流出が判明したのは5月28日。流出した情報の内訳は、基礎年金番号と氏名の組み合わせである「二情報」約3万1000件、基礎年金番号、氏名、生年月日で構成する「三情報」が約116万7000件、基礎年金番号、氏名、生年月日、住所を含む「四情報」が5万2000件。
現在のところ、基幹システムである社会保険オンラインシステムへの不正アクセスは確認されていないが、精査中としている。経緯は、ウイルスの入った電子メールの添付ファイルを開封したことにより、不正アクセスが起き、情報が流出したというもの。
日本年金機構は、不正アクセスが発見された時点で、ウイルスに感染したPCを隔離し、契約しているウイルス対策ソフト企業に解析を依頼。検知したウイルスの除去を進めている。警察にも通報し、捜査を依頼しているという。
現状、外部への情報流出を防止するため、全拠点でインターネットへの接続を遮断している。
個人情報が流出した顧客を対象に、「万全の対応をする」とのこと。流出の対象となった顧客について、システム上確認できる体制を確立し、該当する顧客から年金の手続きがあった際は、本人確認をした上で手続きを実施する。6月2日からのこの対応を開始するという。対象顧客には、個別に通知する。その際、基礎年金番号を変更するなどの対処を考えているとのこと。
日本年金機構は、流出した情報を基にした不審な連絡があった場合の専用電話窓口を6月1日に開設した。フリーダイヤルで0120-818211。受付時間は6月14日までの平日と土日の8時30分から21時。その後は、日本年金機構のウェブサイトで知らせる。
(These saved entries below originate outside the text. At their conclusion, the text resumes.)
### config.mk
export PLATFORM = sky130hd
export DESIGN_NAME = serializer_4
export DESIGN_NICKNAME = d
export VERILOG_FILES = /design/src/rtl/serializer_4.sv
export SDC_FILE = /design/constraint.sdc
export NUM_CORES = 1
export LEC_CHECK = 0
export ABC_CLOCK_PERIOD_IN_PS = 9700
export CAP_MARGIN = 20
export CORE_UTILIZATION = 49
export CTS_CLUSTER_SIZE = 40
export DETAILED_ROUTE_END_ITERATION = 10
export PLACE_DENSITY = 0.77
export SYNTH_ARGS = -nofsm -noshare
export SYNTH_HDL_FRONTEND = slang
export SYNTH_HIERARCHICAL = 1
export SYNTH_SLANG_ARGS = --single-unit
### constraint.sdc
create_clock -name i_clk -period 9.7 [get_ports i_clk]
set_clock_uncertainty 0.05 [all_clocks]
set_input_delay 0.97 -clock i_clk [delete_from_list [all_inputs] [get_ports i_clk]]
set_output_delay 0.97 -clock i_clk [all_outputs]
set_load 0.02 [all_outputs]
### src/rtl/serializer_4.sv
// serializer_4: captures four N-bit words in one load cycle and streams them
// out one per valid/ready beat, steering a mux_4 with the word counter.
module mux_4 #(
   parameter int N = 64
) (
   input  logic [N-1:0] d0,
   input  logic [N-1:0] d1,
   input  logic [N-1:0] d2,
   input  logic [N-1:0] d3,
   input  logic [1:0]   s,
   output logic [N-1:0] y
);
   always_comb y = s[1] ? (s[0] ? d3 : d2) : (s[0] ? d1 : d0);
endmodule

module serializer_4 #(
   parameter int N = 64
) (
   input  logic         i_clk,
   input  logic         i_rst,
   input  logic         i_load,
   input  logic [1:0]   i_len,
   input  logic [N-1:0] i_in0,
   input  logic [N-1:0] i_in1,
   input  logic [N-1:0] i_in2,
   input  logic [N-1:0] i_in3,
   input  logic         i_ready,
   output logic         o_busy,
   output logic         o_valid,
   output logic         o_last,
   output logic [1:0]   o_s,
   output logic [N-1:0] o_out
);
   typedef enum logic {IDLE, SEND} state_t;
   state_t       state;
   logic [1:0]   cnt;
   logic [1:0]   len;
   logic [N-1:0] w0, w1, w2, w3;
   logic [N-1:0] mux_y;
   logic         send;
   logic         at_last;

   assign send    = state == SEND;
   assign at_last = cnt == len;

   mux_4 #(.N(N)) u_mux (
      .d0(w0),
      .d1(w1),
      .d2(w2),
      .d3(w3),
      .s (cnt),
      .y (mux_y)
   );

   always_ff @(posedge i_clk or posedge i_rst) begin
      if (i_rst) begin
         state <= IDLE;
         cnt   <= 2'd0;
         len   <= 2'd0;
         w0    <= '0;
         w1    <= '0;
         w2    <= '0;
         w3    <= '0;
      end else if (state == IDLE) begin
         if (i_load) begin
            state <= SEND;
            cnt   <= 2'd0;
            len   <= i_len;
            w0    <= i_in0;
            w1    <= i_in1;
            w2    <= i_in2;
            w3    <= i_in3;
         end
      end else if (i_ready) begin
         // the length check ends the burst before the counter can wrap
         if (at_last) begin
            state <= IDLE;
            cnt   <= 2'd0;
         end else begin
            cnt <= cnt + 2'd1;
         end
      end
   end

   assign o_busy  = send;
   assign o_valid = send;
   assign o_last  = send && at_last;
   assign o_s     = send ? cnt : 2'd0;
   assign o_out   = send ? mux_y : '0;
endmodule

==> results_dict.tcl, run 1 <==
set metrics [dict create \
    die_height_um 163 \
    vias 7210 \
    wl_mm 29.0 \
    drive_gt1_share_pct 35.2 \
    critPathKind "reg2out" \
    gp_congestion 0.746 \
    finalCriticalPeriod_ns 4.39 \
    status "complete, no violations" \
    use_met2_pct 34.1 \
    io_pins 331 \
    hp-class "reg2reg" \
    drc 0 \
    syn-num-nets 980 \
    met1_usage_pct 30.1 \
    setup_ws_ns 5.31 \
    synth_cells 718 \
    cts_resized 0 \
    post_drt_wl_per_cell_um 20.9 \
    dieArea_um2 26600 \
    ys_warn_count 6 \
    start_util_pct 50.3 \
    viasPerCell 5.21 \
    ys_types 25 \
    grt_max_degree 139 \
    first_pass_iters 4 \
    rsz0062_at_grt "no" \
    worst_pin_slew_ns 1.10 \
    rr_worst_depth 4 \
    p_per_area_nw_per_um2 340 \
    grtUsageTotal_pct 22.1 \
    grt_pass1_wl_mm 45.3 \
    clkSinkCount 261 \
    hold_depth 1 \
    setup_viol 0 \
    post_cts_buffers 0 \
    crit_path_start_kind "flop" \
    hold_violations 0 \
    antenna_found_initial 3 \
    overflow 0 \
    cts_tree "yes" \
    fin_crit_sh_pct 45.3 \
    io_buffers 330 \
    final_area_um2 16900 \
    nets 1297 \
    clock_latency_ns 0.53 \
    grt_busiest_layer "met2" \
    synth-seq-cells 261 \
    grt_pass1_vias 7949 \
    cellLeakagePower_nw 7.09 \
    cts_buffer_depth 3 \
    relSlewSlack_pct 26.4 \
    finalMaxSlewViolations 0 \
    chipWidth_um 163 \
    holdCritStartpoint "w3[37]" \
    clock-root-buffer "clkbuf_16" \
    placementRows 58 \
    final_antenna_net_count 0 \
    core_um2 25300 \
    regToRegStartpoint "o_busy" \
    power_mw 5.74 \
    drt_iter0_drc 397 \
    areaGrowthSynthToFinish_pct 32.6 \
    max_freq_mhz 228 \
    fin_tns_setup_ns 0 \
    layout_commonest_cell "clkdlybuf4s50_1" \
    cp.required_ns 8.68 \
    placed_area_um2 16000 \
    cap_violations 0 \
    gr-usage-met3_pct 6.65 \
    cts_inserted_buffers 29 \
    peakVddDrop_mv 0.202 \
    clk_pin_slew_worst_paths_ns 0.06 \
    worstSetupEndpointType "primary output" \
    place_worst_setup_slack_ns 5.26 \
    final_cell_mix "clkdlybuf4s50_1, dfrtp_1, mux2_4, and2_1, mux4_2" \
    syn_avg_cell_area_um2 17.7 \
    crit_path_start "cnt[0]" \
    synth-seq-area-share_pct 51.3 \
    crit_path_max_fanout 31 \
    synth_area_um2 12700 \
    ctsHoldBuffers 0 \
    dp.cells 1333 \
    dp_hpwl_mm 18.7 \
    arrival_ns 3.37 \
    fin_cells 1385 \
    ctsHtreeMaxLevel 1 \
]
## flip-flops by register name, indices dropped and copies added (netlist names)
name,cells
w0,64
w2,64
o_busy,1
w1,64
w3,64
len,2
cnt,2
## cells by family after synthesis
| family | count (synthesis) | share of synthesized area, % |
|---|---|---|
| mux | 322 | 40.2 |
| flops | 261 | 51.3 |
| simple gates | 75 | 3.74 |
| buf+inv | 53 | 4.43 |
| compound gates | 5 | 0.216 |
| xor+xnor | 2 | 0.138 |
## metal layers
layer	routed length, um	vias to the layer above	part of all wire (%)
met2	13000	261	45
li1	-	3260	-
met4	850	0	2.9
met1	12800	3640	44
met3	2320	49	8.0
met5	0	-	0
## worst paths after layout
path	end	slack, ns
min reg2reg	w3[37]	0.45
max in group asynchronous	w2[45]	7.12
max reg2reg	w2[5]	6.32
min	w3[37]	0.45
min in group asynchronous	w1[24]	0.99
max	o_out[0]	5.31
## metrics by stage
stage	utilization [%]	hold slack, ns
after floorplan	-	0.422
after global placement	63.0	0.433
after detailed placement	63.0	0.439
after CTS	66.5	0.454
after global routing	66.6	0.463
final	66.6	0.452
## power by group
group / internal, mW / switching, mW / leakage (nW)
clock network: 0.599 / 0.423 / 0.434
registers: 1.65 / 0.376 / 3.09
logic: 1.75 / 0.953 / 3.57
total: 3.99 / 1.75 / 7.09
## cell usage after synthesis (all sizes together)
library cell | n | area [um2]
a31oi | 1 | 6.26
nor2b | 2 | 20.0
and4b | 1 | 10.0
and3b | 1 | 8.76
dfrtp | 261 | 6530
inv | 1 | 3.75
buf | 44 | 529
mux4 | 64 | 1460
mux2 | 258 | 3660
and2 | 67 | 419
nand3b | 1 | 7.51
nor2 | 2 | 7.51
o21ai | 3 | 15.0
clkbuf | 8 | 31.3
o22ai | 1 | 6.26
nand2 | 1 | 3.75
xor2 | 2 | 17.5
## worst max-delay path, stage by stage, from the launching register on
cell and delay (ns):
dfrtp_4 0.70, buf_4 0.51, buf_16 0.30, mux4_1 0.57, and2_1 0.19, clkdlybuf4s50_1 0.54
## cell type report
class / count / area, um2
Clock inverter: 4 / 23.8
Antenna cell: 2 / 5.00
Timing Repair Buffer: 338 / 3400
Fill cell: 1816 / 8450
Multi-Input combinational cell: 404 / 5630
Inverter: 1 / 11.3
Tap cell: 330 / 413
Clock buffer: 45 / 856
Sequential cell: 261 / 6540
Note: power is estimated with default switching activity, not from simulation.
==> run 2: changes to the inputs <==
Settings changed: ABC_CLOCK_PERIOD_IN_PS 9700 to 4100.
Clock period 9.7 ns to 4.1 ns, I/O delays scaled along.
==> results_dict.tcl, run 2 (same netlist as run 1, synthesis figures left out) <==
set metrics [dict create \
    status "complete, no violations" \
    grt_max_degree 99 \
    ctsHoldBuffers 0 \
    antenna_found_initial 3 \
    critPathKind "reg2out" \
    gp_congestion 0.806 \
    io_pins 331 \
    clock-root-buffer "clkbuf_16" \
    cts_resized 0 \
    layout_commonest_cell "clkdlybuf4s50_1" \
    cts_inserted_buffers 29 \
    cp.required_ns 3.64 \
    nets 1306 \
    fin_tns_setup_ns 0 \
    fin_cells 1396 \
    first_pass_iters 4 \
    die_height_um 163 \
    finalMaxSlewViolations 0 \
    reg2reg_to "w2[29]" \
    cp_slowest_stage_delay_ns 0.77 \
    chipWidth_um 163 \
    grt_pass1_wl_mm 45.7 \
    peakVddDrop_mv 0.517 \
    dieArea_um2 26600 \
    setup_viol 0 \
    ctsHtreeMaxLevel 1 \
    setup_ws_ns 0.653 \
    start_util_pct 50.3 \
    core_um2 25300 \
    finalCriticalPeriod_ns 3.45 \
    fin_hold_ws_ns 0.284 \
    drive_gt1_share_pct 36.3 \
    crit_path_max_fanout 28 \
    post_cts_buffers 0 \
    dp.cells 1343 \
    post_drt_wl_per_cell_um 20.9 \
    grtUsageTotal_pct 22.2 \
    hold_violations 0 \
    cp-endpoint "o_out[2]" \
    place_worst_setup_slack_ns 1.13 \
    grt_pass1_vias 7993 \
    areaGrowthSynthToFinish_pct 34.9 \
    slowest_stage "dfrtp_4" \
    drc 0 \
    utilization_pct 67.8 \
    max_freq_mhz 290 \
    final_cell_mix "clkdlybuf4s50_1, dfrtp_1, mux2_4, and2_1, mux4_2" \
    crit_chain "buf_4 -> mux4_1 -> and2_1 -> clkdlybuf4s50_1" \
    fill_cells 1750 \
    worstSetupEndpointType "primary output" \
    vias 7294 \
    rsz0062_at_grt "no" \
    p_per_area_nw_per_um2 818 \
    drt_iter0_drc 314 \
    cts_buffer_depth 3 \
    final_area_um2 17200 \
    relSlewSlack_pct 50.0 \
    wl_mm 29.2 \
    cts_tree "yes" \
    placementRows 58 \
    viasPerCell 5.22 \
    crit_path_start_kind "flop" \
    dp_hpwl_mm 20.0 \
    power_mw 14.0 \
    fin_crit_sh_pct 84.1 \
    placed_area_um2 16100 \
    worst_pin_slew_ns 0.751 \
    arrival_ns 2.99 \
    io_buffers 330 \
    clkSinkCount 261 \
    r2r_slack_ns 1.84 \
    cellLeakagePower_nw 7.23 \
    clk_pin_slew_worst_paths_ns 0.06 \
    cap_violations 0 \
    clock_latency_ns 0.53 \
    crit_path_start "cnt[0]" \
    regToRegStartpoint "o_busy" \
    final_antenna_net_count 0 \
    rr_worst_depth 3 \
    overflow 0 \
    hp-class "in2async" \
]
==> run 2: cell types whose count changed in the layout (fill, tap and decap cells not counted) <==
| cell | delta |
|---|---|
| buf_12 | +7 |
| bufinv_16 | +7 |
| clkbuf_1 | -4 |
| buf_4 | +3 |
| clkbuf_8 | -3 |
| clkinv_2 | +3 |
| clkinvlp_4 | +2 |
| buf_16 | -1 |
| clkinv_4 | -1 |
| diode_2 | -1 |
| inv_8 | -1 |
==> run 2: report_power, final <==
part	total, mW	leakage, nW	switching [mW]	internal [mW]
sequential	4.82	3.09	0.923	3.90
combinational	6.38	3.63	2.23	4.14
clock	2.84	0.515	1.04	1.80
==> run 2: worst min path at each step <==
stage	from	to	slack (ns)	depth (start not counted)
after CTS	i_rst	w3[56]	0.28	2
after floorplan	w2[1]	w2[1]	0.42	1
final	i_rst	w3[56]	0.28	2
after detailed placement	w3[39]	w3[39]	0.44	1
after global placement	w2[11]	w2[11]	0.43	1
after global routing	i_rst	w2[62]	0.33	2
==> run 2: cell type report <==
class                      instances  area, um2  area share [%]
multi-input combinational        404       5630            32.8
clock buffer                      38        800            4.66
clock inverter                    14        248            1.44
timing repair buffer             347       3530            20.6
sequential                       261       6540            38.1
tap                              330        413            2.40
inverter                           1       7.51          0.0437
antenna                            1       2.50          0.0146
==> run 2: worst max-delay path: cells and delay by family (launching register included) <==
family | cells | cell delay [ns]
and+or+nand+nor | 1 | 0.17
buffers and inverters | 2 | 0.92
DFF | 1 | 0.77
muxes | 1 | 0.59
==> run 2: per-layer routing <==
metal  part of all wire, %  global-route usage (%)  vias to the layer above
met5                 0.089                       0                        -
met4                   2.0                    5.44                        4
met3                   8.2                    6.75                       46
met2                    47                    36.2                      269
met1                    42                    29.0                     3706
li1                      -                       -                     3269
==> run 3: changes to the inputs <==
Settings changed: ABC_CLOCK_PERIOD_IN_PS 4100 to 3000, CORE_UTILIZATION 49 to 45, PLACE_DENSITY 0.77 to 0.75.
Clock period 4.1 ns to 3 ns, I/O delays scaled along.
==> results_dict.tcl, run 3 (same netlist as run 1, synthesis figures left out) <==
set metrics [dict create \
    start_util_pct 45.8 \
    placed_area_um2 16300 \
    hp-class "in2async" \
    critPathKind "reg2out" \
    p_int_mw 13.3 \
    fill_cells 2073 \
    status "complete, no violations" \
    worstSetupEndpointType "primary output" \
    clock_latency_ns 0.54 \
    hold_violations 0 \
    drive_gt1_share_pct 36.7 \
    arrival_ns 2.58 \
    power_frac_clock_pct 19.2 \
    dieArea_um2 29000 \
    die_height_um 170 \
    fin_tns_setup_ns 0 \
    grtUsageTotal_pct 20.7 \
    drt_iter0_drc 369 \
    fin_hold_ws_ns 0.175 \
    grt_pass1_vias 8300 \
    first_pass_iters 4 \
    swShare_pct 30.2 \
    cts_inserted_buffers 30 \
    clk_pin_slew_worst_paths_ns 0.06 \
    post_drt_wl_per_cell_um 20.2 \
    layout_commonest_cell "clkdlybuf4s50_1" \
    cts_tree "yes" \
    p_per_area_nw_per_um2 1090 \
    clkSinkCount 261 \
    cellLeakagePower_nw 7.64 \
    final_antenna_net_count 0 \
    overflow 0 \
    gp_congestion 0.773 \
    cap_violations 0 \
    crit_path_max_fanout 9 \
    vias 7395 \
    power_mw 19.0 \
    worst_pin_slew_ns 0.698 \
    p_sw_mw 5.74 \
    pwr-share-comb_pct 47.2 \
    seq_power_share_pct 33.6 \
    core_um2 27800 \
    io_pins 331 \
    utilization_pct 62.7 \
    cp.required_ns 2.65 \
    crit_path_start_kind "flop" \
    final_cell_mix "clkdlybuf4s50_1, dfrtp_1, mux2_4, and2_1, mux4_2" \
    chipWidth_um 170 \
    drc 0 \
    max_freq_mhz 341 \
    placementRows 61 \
    antenna_found_initial 0 \
    dp_hpwl_mm 20.1 \
    clock-root-buffer "clkbuf_16" \
    areaGrowthSynthToFinish_pct 36.9 \
    grt_max_degree 71 \
    io_buffers 330 \
    final_area_um2 17400 \
    rsz0062_at_grt "yes" \
    cts_buffer_depth 3 \
    wl_mm 29.4 \
    peakVddDrop_mv 0.644 \
    finalCriticalPeriod_ns 2.93 \
    finalMaxSlewViolations 0 \
    relSlewSlack_pct 53.4 \
    nets 1315 \
    setup_viol 0 \
    fin_crit_sh_pct 97.7 \
    ctsHtreeMaxLevel 1 \
    grt_pass1_wl_mm 46.4 \
    viasPerCell 5.09 \
]
==> run 3: metrics by stage <==
stage | worst slack, ns | std cells
after floorplan | -0.792 | 718
after global placement | 0.476 | 1396
after detailed placement | 0.472 | 1396
after CTS | 0.0332 | 1452
after global routing | -0.0183 | 1453
final | 0.0683 | 1454
==> run 3: what timing repair did <==
action / 4_1_cts / 5_1_grt
pin swaps: 0 / 0
gates cloned: 0 / 1
setup endpoints to repair: 57 / 16
setup buffers: 2 / 0
gates resized for setup: 2 / 30
hold buffers: 0 / 0
==> run 3: power groups by stage <==
stage          clock network, mW  logic (mW)  registers [mW]
6_report                    3.65        8.98            6.39
5_1_grt                     3.87        9.56            6.61
4_1_cts                     3.73        9.12            6.38
3_5_place_dp                   0        9.00            6.43
3_3_place_gp                   0        8.89            6.38
2_1_floorplan                  0        6.58            5.99
==> run 3: final timing paths <==
kind / end / slack [ns] / cells after the start / start
worst max-delay path: o_out[2] / 0.07 / 4 / cnt[0]
worst min-delay path: w0[60] / 0.18 / 2 / i_rst
worst max register to register: w2[48] / 0.95 / 4 / o_busy
worst min register to register: w2[5] / 0.45 / 1 / w2[5]
max in group asynchronous: w3[15] / 1.94 / 3 / i_rst
min in group i_clk: w2[11] / 0.31 / 2 / i_in2[11]
==> run 3: area by class of cell <==
| cell class | instances | area [um2] | share of cell area [%] |
|---|---|---|---|
| Sequential cell | 261 | 6540 | 37.5 |
| Inverter | 1 | 7.51 | 0.0431 |
| Clock inverter | 5 | 55.1 | 0.316 |
| Antenna cell | 1 | 2.50 | 0.0144 |
| Timing Repair Buffer | 355 | 3760 | 21.6 |
| Multi-Input combinational cell | 404 | 5630 | 32.3 |
| Tap cell | 378 | 473 | 2.71 |
| Clock buffer | 49 | 953 | 5.47 |
==> run 3: critical path, cell delays in order (launching register included) <==
cell             delay, ns
dfrtp_4               0.51
buf_4                 0.23
mux4_1                0.57
and2_1                0.18
clkdlybuf4s50_1       0.53
==> run 3: routing by layer <==
metal | share of wire, % | track usage (%) | vias up
met5 | 0 | 0 | -
li1 | - | - | 3285
met1 | 42 | 26.9 | 3798
met3 | 7.8 | 6.09 | 54
met4 | 2.5 | 5.72 | 0
met2 | 48 | 33.6 | 258
==> RTL change: new RTL, settings of run 2 <==
`N` is set to 64 in 2 places; all go to 128.
--- a/src/rtl/serializer_4.sv
+++ b/src/rtl/serializer_4.sv
@@ -3,3 +3,3 @@
 module mux_4 #(
-   parameter int N = 64
+   parameter int N = 128
 ) (
@@ -16,3 +16,3 @@
 module serializer_4 #(
-   parameter int N = 64
+   parameter int N = 128
 ) (
Interface: changed (5 resized); port bits go from 331 to 651. The function was not compared with the original's and may differ.
==> RTL change against run 2 <==
  * Routed wire length is 140% higher
  * Final area rose by 99%
  * Worst setup slack lost 0.042 ns
  * Worst hold slack improved by 0.0084 ns
  * Count of clock-buffer cells in the layout is 46 higher
  * Sequential power up 97%
  * Area after synthesis is 99% higher
  * Power grew 100%
  * Register-to-register slack got worse by 0.58 ns
  * Clock power rose by 89%
  * Non-clock buffer count rose by 334
  * Sequential cell count up 256
  * Largest cell class unchanged
  * Highest routed layer unchanged
==> RTL change: results (changes against run 2) <==
| Metric | Value |
|---|---|
| Status | `complete, no violations` |
| R2R setup slack | `1.26 ns (-0.58 ns)` |
| Synth top cells by count | `dfrtp_1, mux2_4, and2_1` |
| WL met1 | `26750 µm (+120%)` |
| Critical path peak fanout | `49 (+75%)` |
| Post-DP HPWL | `48730 µm (+140%)` |
| P_leak | `14.43 nW (+99%)` |
| Vias in the first global route | `16763 (+110%)` |
| Post-CTS Setup Bufs | `0 (unchanged)` |
| Met2 WL | `34490 µm (+150%)` |
| GR Util met3 | `8.217% (+1.5 points)` |
| Vias | `14836 (+100%)` |
| Slew @ Worst Pin | `1.124 ns (+0.3736 ns)` |
| Largest net degree at the start of global routing | `97 (-2.0%)` |
| Int Pwr | `19.41 mW (+97%)` |
| Tcrit/Tclk final | `85.10% (+1.0 points)` |
| Met1 Use GR | `32.16% (+3.1 points)` |
| Port buffer count | `650 (+97%)` |
| Synth Area in Compound Gates | `0.1087% (-0.11 points)` |
| Detailed Route Iter0 Violations | `873 (+180%)` |
| Top post-synthesis cells by area | `dfrtp_1, mux2_4, mux4_2, and2_1, mux2_2` |
| Met2 usage | `44.39% (+8.2 points)` |
| Gpl congestion | `0.8638 (+7.2%)` |
| Post-synthesis mux area share | `41.07% (+0.90 points)` |
| Synth Area in Adders | `0% (unchanged)` |
| # nets final | `2562 (+96%)` |
| # fillers | `3448 (+97%)` |
| Met3 wire length | `5231 µm (+120%)` |
| Largest stage delay, worst path | `0.62 ns (-0.15 ns)` |
| Detailed Routing Iterations Pass 1 | `5 (+1)` |
| R2R cell count | `4 (+1)` |
| CP endpoint | `o_out[69]` |
| Skew-Pair Late Insertion Delay | `0.60 ns (+0.07 ns)` |
| Max IR drop VDD | `0.0005993 V (+16%)` |
| CTS buffer count | `55 (+90%)` |
| Post-Synth XOR/XNOR Area | `0.06918% (-0.068 points)` |
| Routed len/inst | `24.75 µm (+18%)` |
| Top Layer Used | `met5` |
| Post-synth cell types | `23 (-8.0%)` |
| First-pass GRT wire length | `105500 µm (+130%)` |
| Hold WS | `0.2920 ns (+0.008359 ns)` |
| H-tree depth | `2 (+1)` |
| Syn nets | `1925 (+96%)` |
| Initial antenna violation count | `26 (+23)` |
| Register area share after synthesis | `51.10% (-0.21 points)` |
| Crit path DAT | `3.03 ns (+0.04 ns)` |
| Layout cells sized above 1 | `36.91% (+0.57 points)` |
| Overall global routing resource usage | `26.50% (+4.3 points)` |
| FF-to-FF End | `w1[107]` |
| Pre-CTS setup slack | `1.193 ns (+0.05789 ns)` |
## RTL change: per-stage QoR
step	cells	utilization (%)	area, µm²	setup TNS [ns]	power, mW
final	2779	67.47	34130	0	28.08
after global routing	2772	67.43	34110	0	29.42
after CTS	2761	67.38	34080	0	28.29
after detailed placement	2659	63.47	32110	0	22.73
after global placement	2659	63.47	32110	0	22.43
after floorplan	1407	-	25320	-1748.63	18.41
## RTL change: power by group through the flow
stage	registers [mW]	clock network [mW]	logic [mW]
floorplan	8.71	0	9.70
global placement	9.37	0	13.1
detailed placement	9.50	0	13.2
CTS	9.47	5.47	13.3
global route	9.77	5.69	14.0
finish	9.49	5.36	13.2
## RTL change: layout make-up
type                    count  area, µm²  share of cell area [%]
diodes                     18      45.04                  0.1320
clock buffers              84       1708                   5.005
clock inverters            18      267.8                  0.7846
inverters                   1      7.507                 0.02200
multi-input cells         788      11320                   33.17
flip-flops and latches    517      12950                   37.94
well taps                 672      840.8                   2.464
repair buffers            681       6989                   20.48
日本年金機構は、外部有識者を含めた原因解明調査を実施し、再発防止策を策定するための委員会を設置すると発表している。
基礎年金番号の流出の影響はどのようなものか。システム管理グループの岡田仁志氏はZDNet Japanの取材に「年金の受け取り申請には、窓口で本人確認書類と本人にひもづいた金融機関の通帳や印鑑が必要。漏えいした情報だけで年金を得ることはできない。今回の情報漏えいを理由に、不正に年金が支給された事象は発生していない」とした。本人ではなく、代理人が年金を申請した際も、委任状のほか、代理人の本人確認書類が必要という。
四情報が漏えいした利用者については、上記の本人確認に加え、漏えいした5万2000件の利用者が住所変更などを申請した際に、担当者が確認できるようにシステムを整え、不正な支給がないように管理を徹底すると話している。